Примерно двадцать минут спустя, когда курил на холодном, почему-то морском, соленом – хотя откуда здесь море? – ветру, стоял с идеально прямой спиной и выпученными глазами, как солдат почетного караула, только вместо винтовки в одной руке сигарета, в другой проштампованный паспорт, который до сих пор так и не спрятал в карман, зыркал по сторонам, прикидывая, где здесь станция электрички, которая, как ему рассказали, довозит до расположенного в центре вокзала всего за десять минут[6], сердце все еще бешено колотилось от несуществующего обещания неизвестно чего, но Зоран уже не обращал на него внимания, что с ним сделаешь, пусть колотится, если ему приспичило, я привык.
Искать станцию электрички не стал, поехал в автобусе, который, судя по надписи на табло, приезжал все на тот же железнодорожный вокзал. Гостиница, где его поселили, вроде бы совсем рядом, судя по гугл-картам, пешком всего десять минут.
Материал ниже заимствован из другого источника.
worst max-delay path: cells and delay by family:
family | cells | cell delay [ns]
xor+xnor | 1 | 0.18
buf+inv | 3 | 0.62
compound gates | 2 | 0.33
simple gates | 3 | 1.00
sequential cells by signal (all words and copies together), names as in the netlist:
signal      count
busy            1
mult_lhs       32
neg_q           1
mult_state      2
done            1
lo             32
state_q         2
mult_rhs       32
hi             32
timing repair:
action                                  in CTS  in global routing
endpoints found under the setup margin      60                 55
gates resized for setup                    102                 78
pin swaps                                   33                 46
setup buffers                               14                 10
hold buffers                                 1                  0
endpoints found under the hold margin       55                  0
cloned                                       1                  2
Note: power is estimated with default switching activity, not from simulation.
$ cat src/rtl/hdd_sector_pkg.sv
// Shared types and constants for the HDD sector server.
package hdd_sector_pkg;

    // Bytes per sector (a power of two); the sector buffer is addressed by offset.
    localparam int SECTOR_BYTES = 512;
    localparam int OFFS_W       = $clog2(SECTOR_BYTES);

    typedef enum logic [3:0] {
        IDLE,
        RD_REQ,
        RD_WAIT,
        RD_BUF,
        WB_ADDR,
        WB_DATA,
        WR_REQ,
        WR_WAIT,
        DONE
    } state_t;

endpackage

$ cat src/rtl/hdd_req_edge.sv
// Rising-edge detector for a read/write request pair. Read wins when both
// rise together; edges seen while the consumer is busy are dropped.
module hdd_req_edge (
    input  logic clk,
    input  logic reset,
    input  logic i_read,
    input  logic i_write,
    input  logic i_busy,
    output logic o_rd_start,
    output logic o_wr_start
);

    logic r_read_q;
    logic r_write_q;
    logic w_rd_edge;
    logic w_wr_edge;

    // Remember the previous request levels so that a rise can be seen.
    // NOTE: clocked state uses non-blocking assignments so every register samples pre-edge values.
    always_ff @(posedge clk) begin
        if (reset) begin
            r_read_q  <= 1'b0;
            r_write_q <= 1'b0;
        end else begin
            r_read_q  <= i_read;
            r_write_q <= i_write;
        end
    end

    assign w_rd_edge  = i_read  & ~r_read_q;
    assign w_wr_edge  = i_write & ~r_write_q;
    assign o_rd_start = w_rd_edge & ~i_busy;
    assign o_wr_start = w_wr_edge & ~w_rd_edge & ~i_busy;

endmodule

$ cat src/rtl/hdd_sector_server.sv
// Moves one sector between the HDD controller's sector buffer and a
// byte-wide image store, one byte per store handshake.
module hdd_sector_server
    import hdd_sector_pkg::*;
#(
    parameter int ADDR_W      = 25,
    parameter int ACK_TIMEOUT = 1023
) (
    input  logic              clk_sys,
    input  logic              reset,
    input  logic [15:0]       hdd_sector,
    input  logic              hdd_read,
    input  logic              hdd_write,
    output logic              hdd_mounted,
    output logic              hdd_protect,
    output logic [OFFS_W-1:0] buf_addr,
    output logic [7:0]        buf_di,
    input  logic [7:0]        buf_do,
    output logic              buf_we,
    input  logic              img_mounted,
    input  logic              img_readonly,
    input  logic [15:0]       img_blocks,
    output logic [ADDR_W-1:0] st_addr,
    output logic              st_req,
    output logic              st_we,
    output logic [7:0]        st_wdata,
    input  logic [7:0]        st_rdata,
    input  logic              st_ack,
    output logic              busy,
    output logic              done,
    output logic              err
);

    localparam int                CNT_W     = $clog2(ACK_TIMEOUT + 1);
    // The request cycle itself counts as the first waited cycle.
    localparam logic [CNT_W-1:0]  CNT_LAST  = CNT_W'(ACK_TIMEOUT - 1);
    localparam logic [OFFS_W-1:0] OFFS_LAST = OFFS_W'(SECTOR_BYTES - 1);

    state_t              r_state;
    state_t              w_next;
    logic [15:0]         r_sector;
    logic [OFFS_W-1:0]   r_offset;
    logic [7:0]          r_rdata;
    logic [7:0]          r_wdata;
    logic [CNT_W-1:0]    r_cnt;
    logic                r_err;
    logic                r_mounted;
    logic                r_protect;
    logic                w_rd_start;
    logic                w_wr_start;
    logic                w_accept;
    logic                w_reject;
    logic                w_last;
    logic                w_timeout;
    logic                w_advance;
    logic [15+OFFS_W:0]  w_addr_full;

    hdd_req_edge u_edge (
        .clk        (clk_sys),
        .reset      (reset),
        .i_read     (hdd_read),
        .i_write    (hdd_write),
        .i_busy     (r_state != IDLE),
        .o_rd_start (w_rd_start),
        .o_wr_start (w_wr_start)
    );

    assign w_accept  = w_rd_start | w_wr_start;
    assign w_reject  = ~img_mounted | (hdd_sector >= img_blocks) | (w_wr_start & img_readonly);
    assign w_last    = (r_offset == OFFS_LAST);
    assign w_timeout = ~st_ack & (r_cnt >= CNT_LAST);

    // Zero-extended {sector, offset} cannot overflow when ADDR_W >= 16 + OFFS_W.
    assign w_addr_full = {r_sector, r_offset};
    assign st_addr     = ADDR_W'(w_addr_full);
    assign buf_addr    = r_offset;
    assign buf_di      = r_rdata;
    assign st_wdata    = r_wdata;
    assign err         = r_err;
    assign hdd_mounted = r_mounted;
    assign hdd_protect = r_protect;

    // State register; reset aborts any transfer without a done pulse.
    always_ff @(posedge clk_sys) begin
        if (reset) begin
            r_state <= IDLE;
        end else begin
            r_state <= w_next;
        end
    end

    // Next-state and output decode.
    // NOTE: every signal gets a default first so no path leaves one unassigned and infers a latch.
    always_comb begin
        w_next    = r_state;
        w_advance = 1'b0;
        busy      = 1'b1;
        done      = 1'b0;
        st_req    = 1'b0;
        st_we     = 1'b0;
        buf_we    = 1'b0;
        case (r_state)
            IDLE: begin
                busy = 1'b0;
                if (w_accept) begin
                    if (w_reject) begin
                        w_next = DONE;
                    end else if (w_rd_start) begin
                        w_next = RD_REQ;
                    end else begin
                        w_next = WB_ADDR;
                    end
                end
            end
            RD_REQ: begin
                st_req = 1'b1;
                w_next = RD_WAIT;
            end
            RD_WAIT: begin
                st_req = 1'b1;
                if (st_ack) begin
                    w_next = RD_BUF;
                end else if (w_timeout) begin
                    w_next = DONE;
                end
            end
            RD_BUF: begin
                buf_we = 1'b1;
                if (w_last) begin
                    w_next = DONE;
                end else begin
                    w_next    = RD_REQ;
                    w_advance = 1'b1;
                end
            end
            WB_ADDR: w_next = WB_DATA;
            WB_DATA: w_next = WR_REQ;
            WR_REQ: begin
                st_req = 1'b1;
                st_we  = 1'b1;
                w_next = WR_WAIT;
            end
            WR_WAIT: begin
                st_req = 1'b1;
                st_we  = 1'b1;
                if (st_ack) begin
                    if (w_last) begin
                        w_next = DONE;
                    end else begin
                        w_next    = WB_ADDR;
                        w_advance = 1'b1;
                    end
                end else if (w_timeout) begin
                    w_next = DONE;
                end
            end
            DONE: begin
                busy   = 1'b0;
                done   = 1'b1;
                w_next = IDLE;
            end
            default: begin
                busy   = 1'b0;
                w_next = IDLE;
            end
        endcase
    end

    // Request latch, byte offset, data capture, ack timer and status flags.
    // NOTE: all datapath registers are reset so every output reads 0 right after reset.
    always_ff @(posedge clk_sys) begin
        if (reset) begin
            r_sector  <= '0;
            r_offset  <= '0;
            r_rdata   <= '0;
            r_wdata   <= '0;
            r_cnt     <= '0;
            r_err     <= 1'b0;
            r_mounted <= 1'b0;
            r_protect <= 1'b0;
        end else begin
            r_mounted <= img_mounted;
            r_protect <= img_readonly;
            if (r_state == IDLE && w_accept) begin
                r_sector <= hdd_sector;
                r_offset <= '0;
                r_err    <= w_reject;
            end
            if (w_advance) begin
                r_offset <= r_offset + OFFS_W'(1);
            end
            if (r_state == RD_WAIT && st_ack) begin
                r_rdata <= st_rdata;
            end
            if (r_state == WB_DATA) begin
                r_wdata <= buf_do;
            end
            // The timer restarts on each new request and runs while it is held.
            if (r_state == RD_REQ || r_state == WR_REQ) begin
                r_cnt <= CNT_W'(1);
            end else if (st_req) begin
                r_cnt <= r_cnt + CNT_W'(1);
            end
            if ((r_state == RD_WAIT || r_state == WR_WAIT) && w_timeout) begin
                r_err <= 1'b1;
            end
        end
    end

endmodule

$ cat config.mk
export PLATFORM = sky130hd
export DESIGN_NAME = hdd_sector_server
export DESIGN_NICKNAME = d
export VERILOG_FILES = /design/src/rtl/hdd_sector_pkg.sv /design/src/rtl/hdd_req_edge.sv /design/src/rtl/hdd_sector_server.sv
export SDC_FILE = /design/constraint.sdc
export NUM_CORES = 1
export LEC_CHECK = 0
export BUFFER_PORTS_ARGS = -buffer_cell sky130_fd_sc_hd__buf_2
export CAP_MARGIN = 0
export CELL_PAD_IN_SITES_DETAIL_PLACEMENT = 0
export CELL_PAD_IN_SITES_GLOBAL_PLACEMENT = 2
export CORE_UTILIZATION = 31
export CTS_BUF_LIST = sky130_fd_sc_hd__clkbuf_8
export DETAILED_ROUTE_END_ITERATION = 12
export PLACE_DENSITY_LB_ADDON = 0.1
export RECOVER_POWER = 50
export SLEW_MARGIN = 20
export SYNTH_ARGS = -nofsm -noshare
export SYNTH_HDL_FRONTEND = slang
export SYNTH_HIERARCHICAL = 1
export SYNTH_SLANG_ARGS = --single-unit
$ cat constraint.sdc
create_clock -name clk_sys -period 5.45 [get_ports clk_sys]
set_input_delay 0.545 -clock clk_sys [delete_from_list [all_inputs] [get_ports clk_sys]]
set_output_delay 0.545 -clock clk_sys [all_outputs]
set_load 0.1 [all_outputs]
=== Word level (Yosys, flattened, before mapping) ===
Cells that the tools add are included.

* Memory bits (read-only): 0
* Bits in registers: 60
* Memories kept: 0
* Output and inout bits: 58
* RAM bits: 0
* Logic and storage cells: 79
* Latch bits: 0

* Add/subtract/negate cells: 2
* Multipliers: 0
* Div/mod/pow operators: 0
* Multiplexer cells: 23
* Shift operators: 0
* Equality and inequality tests: 10
* Reduce and logical (&&, ||, !) cells: 14
* Bitwise gates (word level): 16
* Magnitude comparators: 2

{| class="wikitable"
|+ Operator list
! kind !! number
|-
| 4-bit one-hot mux with 8 select lines || 1
|-
| 4-bit two-way mux || 7
|-
| 9-bit two-way mux || 2
|-
| 4-bit by 3-bit equality test with 1-bit output, second input constant || 4
|-
| 16-bit >= comparator || 1
|-
| 1-bit two-way mux || 11
|-
| 10-bit by 1-bit adder with 10-bit output, second input constant || 1
|-
| 10-bit >= comparator, second input constant || 1
|-
| 9-bit by 1-bit adder with 9-bit output, second input constant || 1
|-
| 9-bit equality test, second input constant || 1
|-
| 4-bit by 2-bit equality test with 1-bit output, second input constant || 2
|-
| 1-bit AND || 7
|-
| 7-bit OR reduction || 1
|-
| 1-bit inverter || 6
|-
| 2-bit nonzero test || 3
|-
| 4-bit by 1-bit equality test with 1-bit output, second input constant || 1
|-
| 4-bit equality test, second input constant || 1
|-
| 4-bit logical NOT || 1
|-
| 4-bit nonzero test || 1
|-
| 2-bit OR reduction || 2
|-
| 4-bit OR reduction || 1
|-
| 1-bit logical AND || 3
|-
| 3-bit two-way mux || 1
|-
| 1-bit OR || 3
|-
| other kinds (3) || 4
|}

=== Longest topological paths before layout ===
* Depth in word-level cells: 10
* Mapped depth: 11
* Depth with buffers taken out: 10

=== By module ===
Netlist, hierarchy kept.

{| class="wikitable"
|+ By module, submodules not included
! module !! cells an instance !! area each (um^2) !! seq. area each (um^2) !! instances
|-
| hdd_sector_server || 360 || 2,972.9 || 1,161.1 || 1
|-
| hdd_req_edge || 7 || 87.6 || 40.0 || 1
|}

=== Least setup slack after synthesis ===
OpenSTA, ideal clock, no wires.

* Path type: register to register
* Start: register r_offset[0] (netlist: buf_addr[0])
* End: register r_offset[7] (netlist: buf_addr[7])
* Arrival time: 3.013 ns
* Clock period less this slack: 3.078 ns
* Path slack: 2.372 ns
* Cell stages (with the launch flop): 11
* Buffers on the path: 0
* Data required time: 5.385 ns
* Setup time: 0.065 ns
* Cells stage by stage: dfxtp_1 ha_1 and3_1 and3_1 and3_1 ha_1 nor3b_1 nand3_1 nor4_1 mux2_2 nor2_1

* Cells in the longest elaborated chain, start to end: 5

{| class="wikitable"
|+ RTL lines
! item !! RTL line !! source
|-
| from (decl) || hdd_sector_server.sv:42 || <nowiki>logic [OFFS_W-1:0] r_offset;</nowiki>
|-
| from (signal assigned) || hdd_sector_server.sv:190 || <nowiki>r_offset <= r_offset + OFFS_W'(1);</nowiki>
|-
| 9-bit equality test || hdd_sector_server.sv:70 || <nowiki>assign w_last = (r_offset == OFFS_LAST);</nowiki>
|-
| 1-bit two-way mux || hdd_sector_server.sv:129, hdd_sector_server.sv:147 ||
|-
| 1-bit two-way mux || hdd_sector_server.sv:146 || <nowiki>if (st_ack) begin</nowiki>
|-
| 1-bit one-hot mux with 2 select lines || hdd_sector_server.sv:102 || <nowiki>case (r_state)</nowiki>
|-
| 9-bit two-way mux / 2-bit nonzero test (equally long branches) || -- ||
|}

Several ways; a longest one is shown, not always the timed one.
A chain may end at the register's enable or synchronous reset.

=== Worst setup path in the final report ===
* Start: register r_state[1]
* End: register r_offset[5] (netlist: buf_addr[5])

* Cells in the longest elaborated chain, start to end: 6

{| class="wikitable"
|+ RTL lines
! item !! RTL line !! source
|-
| from (decl) || hdd_sector_server.sv:39 || <nowiki>state_t r_state;</nowiki>
|-
| from (signal assigned) || hdd_sector_server.sv:88 || <nowiki>r_state <= w_next;</nowiki>
|-
| 4-bit nonzero test || hdd_sector_server.sv:63 || <nowiki>.i_busy (r_state != IDLE),</nowiki>
|-
| 1-bit inverter || hdd_req_edge.sv:33 || <nowiki>assign o_wr_start = w_wr_edge & ~w_rd_edge & ~i_busy;</nowiki>
|-
| 1-bit AND || hdd_req_edge.sv:33 ||
|-
| named net w_wr_start || hdd_sector_server.sv:50 || <nowiki>logic w_wr_start;</nowiki>
|-
| 1-bit OR || hdd_sector_server.sv:68 || <nowiki>assign w_accept = w_rd_start | w_wr_start;</nowiki>
|-
| 1-bit logical AND || hdd_sector_server.sv:184 || <nowiki>if (r_state == IDLE && w_accept) begin</nowiki>
|-
| 2-bit nonzero test (no line) || -- ||
|}

The timed path passes the listed nets, and every way through them passes these cells.

==> flow_summary.ini <==
[status]
status = finished, violations left
violations = max-capacitance violations, max-slew violations

[timing]
worst_clock_skew_ns = 0.01188
fmax_mhz = 333.4
final.min_clock_period_ns = 3.000
fin_crit_sh_pct = 55.04
worstMarginPinSlew_ns = 2.428
hold_violations = 0
slew_violations = 53
relSlewSlack_pct = -61.84
rsz0062_at_grt = no
fin_setup_tns_ns = 0
setup_viol = 0
hold_slack_ns = 0.4325
fin_ws_ns = 2.450

[final_layout]
finalCoreUtilization_pct = 39.81
diodes = 0
area_growth_pct = 22.49
final_area_sq_mm = 0.003749
drive_gt1_share_pct = 18.09
fin_nets = 540

[global_route]
grt_max_degree = 53
antenna_found_initial = 0
grt_overflow = 0
grt_pass1_wl_microns = 12430
gr-usage-all-layers_pct = 15.65
grt_pass1_vias = 2608

[routing]
vias = 2750
drt_pass1_iterations = 4
ant_nets = 0
wire_per_inst_microns = 12.60
remaining_drc_errors = 0
wl_microns = 7549
drt_iter0_drc = 97
vias_per_cell = 4.591

[synth]
synth_edf_count = 0
yosys.area.top_type = dfxtp_1
synth_top_area_share_pct = 39.25
synth_area_per_cell_sq_um = 8.339
ys_types = 47
syn_inst = 367
syn-cell-area_sq_mm = 0.003060
async_reset_ff_share_pct = 0
synth_area_leaders = dfxtp_1, ha_1, nor2_1, mux2i_1, nand2_1
ys.flop_type = dfxtp_1
yosysSeqAreaShare_pct = 39.25
synth_warnings = 6
syn-num-nets = 442
ys_ff_latch = 60

[worst_setup_path]
cpPeakStageDelay_ns = 0.65
worstReg2RegStart = r_state[1]
critPathLaunch = r_state[1]
worstPathArrival_ns = 3.11
cp_max_fo = 19
rrSetupSlack_ns = 2.45
crit_chain = nor3_1 -> nand2b_1 -> nor4b_2 -> nor2_1 -> or3_1 -> o311ai_0 -> a21oi_1
crit_path_start_kind = flop
crit_slowest_cell = or3_1
cp-end-kind = flop
worstPathRequired_ns = 5.56
path_class = reg -> reg

[cts]
cts_buffer_depth = 2
clock-root-buffer = clkbuf_8
cts_tree = built
holdBufCountCts = 0
htree_levels = 3
cts_resized = 0
clk_latency_ns = 0.34
cts.reportedPaths.clkPinSlew_ns = 0.08
clock_sinks = 60
cts_setup_buffers = 0
cts_buffers = 9

[die]
design.portCount = 113
die_y_microns = 101.4
core.rowCount = 35
die-area_sq_mm = 0.01027
initial_core_util_pct = 32.50
die_x_microns = 101.4
core_sq_mm = 0.009415

[placement]
io_buffers = 112
place_ws_ns = 2.475
place_area_sq_mm = 0.003649
dp_hpwl_microns = 5422
place_congestion = 0.7383

[power_and_ir_drop]
power.density_mw_per_mm2 = 308.2
p_leak_nw = 1.589
ir_drop_mv = 0.1395

[run]
maxCapViolCount = 1

[hold_path]
worstHoldStart = st_rdata[6]
hold_class = in -> reg
[cell usage in the layout, fill, tap and decap left out, drive strengths merged, types with 7 or more instances in the layout]
cell type and count:
nand2 42, clkbuf 63, ha 20, nor2 46, inv 25, nand2b 7, a21oi 31, mux2i 16
buf 59, o21ai 12, dfxtp 60
[cell usage after synthesis (all sizes together) (5+ instances only)]
library cell / number
inv: 25
clkbuf: 11
ha: 20
nand4: 6
nor4: 5
a21oi: 31
nor2b: 6
nand2: 42
buf: 15
mux2i: 16
dfxtp: 60
a211oi: 6
nand2b: 7
nor2: 46
and3: 5
o21ai: 12
nand3: 6
[state kept, by name (all words and copies together) (netlist names)]
signal and count:
r_sector 16, r_cnt 10, buf_addr 9, buf_di 8
st_wdata 8, r_state 4, err 1, hdd_mounted 1
hdd_protect 1, u_edge/r_read_q 1, u_edge/r_write_q 1
[layout make-up]
| cell class | count | area [sq um] |
|---|---|---|
| clock buffers | 9 | 123.9 |
| clock inverters | 7 | 43.79 |
| fillers | 1040 | 5667 |
| inverters | 25 | 93.84 |
| multi-input cells | 256 | 1624 |
| flip-flops and latches | 60 | 1201 |
| well taps | 129 | 161.4 |
| repair buffers | 113 | 500.5 |
[path summary, 6_finish.rpt]
check | endpoint | cells after the start
setup / recovery | buf_addr[5] | 7
setup reg to reg | buf_addr[5] | 7
hold reg to reg | r_sector[4] | 2
hold / removal | buf_di[6] | 3
[through the flow]
| step | cells | power (mW) |
|---|---|---|
| final | 599 | 1.155 |
| after global routing | 599 | 1.227 |
| after CTS | 599 | 1.183 |
| after detailed placement | 583 | 0.8259 |
| after global placement | 583 | 0.8250 |
| after floorplan | 367 | 0.7526 |
[critical path: cells and delay by family (launching register included)]
family,cells,cell delay [ns]
flip-flops,1,0.45
AO/OA/AOI/OAI,2,0.34
AND/OR/NAND/NOR,5,1.96
[kinds of logic after synthesis]
kind of cell               after synthesis  share of synthesized area [%]
xor gates and xnor gates                 6                          1.717
muxes                                   17                          5.601
AOI/OAI and AO/OA                       68                          13.53
buffers and inverters                   51                          7.686
and+or+nand+nor                        145                          24.04
DFF                                     60                          39.25
adders and majority gates               20                          8.177
[routing by layer]
| metal | global-route usage [%] | share of wire, % | vias to the layer above |
|---|---|---|---|
| met5 | 0 | 0 | - |
| met4 | 4.682 | 0.99 | 0 |
| met3 | 6.418 | 7.5 | 7 |
| met2 | 25.33 | 45 | 82 |
| met1 | 19.01 | 47 | 1208 |
| li1 | - | - | 1453 |
[report_power, final]
part / switching [mW] / total (mW) / internal [mW]
logic: 0.255 / 0.323 / 0.0681
clock network: 0.186 / 0.348 / 0.162
registers: 0.0215 / 0.484 / 0.462
total: 0.463 / 1.16 / 0.692
Note: power is estimated with default switching activity, not from simulation.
Ехали недолго, примерно четверть часа, но за это время на улице успел подняться штормовой ветер, хлынул проливной дождь, тут же перешел в мелкий град. Зоран успел ужаснуться, вообразив, какая прогулка ему предстоит, но буйство стихий закончилось так же внезапно, как началось, так что из автобуса он вышел на мокрый асфальт под совершенно безоблачным небом, озаренным почти круглой, оранжевой, как мандарин, луной. Надо же, как удачно сложилось, а он-то уже приготовился плутать в темноте под холодным дождем. Не чуждый так называемому магическому мышлению, то есть всегда готовый увидеть в любом событии «знак», доброе предзнаменование, предостережение, инструкцию, или подсказку, Зоран подумал: «Хорошая, значит, выйдет поездка. Все бури пройдут стороной, а я буду смотреть на них из укрытия, одновременно приближаясь к желанной цели. Вот интересно, как пройдет стороной развеска? Как по мне, она и есть главная буря, а я приехал именно ради нее».
То ли в ответ на его вопрос, то ли просто так, ради собственного удовольствия, в небе сверкнула молния, да такая яркая, что весь окружающий мир на короткий восхитительный миг стал ослепительно-белым, сияющим, ясным, пронзительным, невозможным, настолько нечеловеческим, что Зоран почти поверил: это и есть конец света. Внезапно, конечно, но так, наверное, подобные события и происходят – хлоп, и все!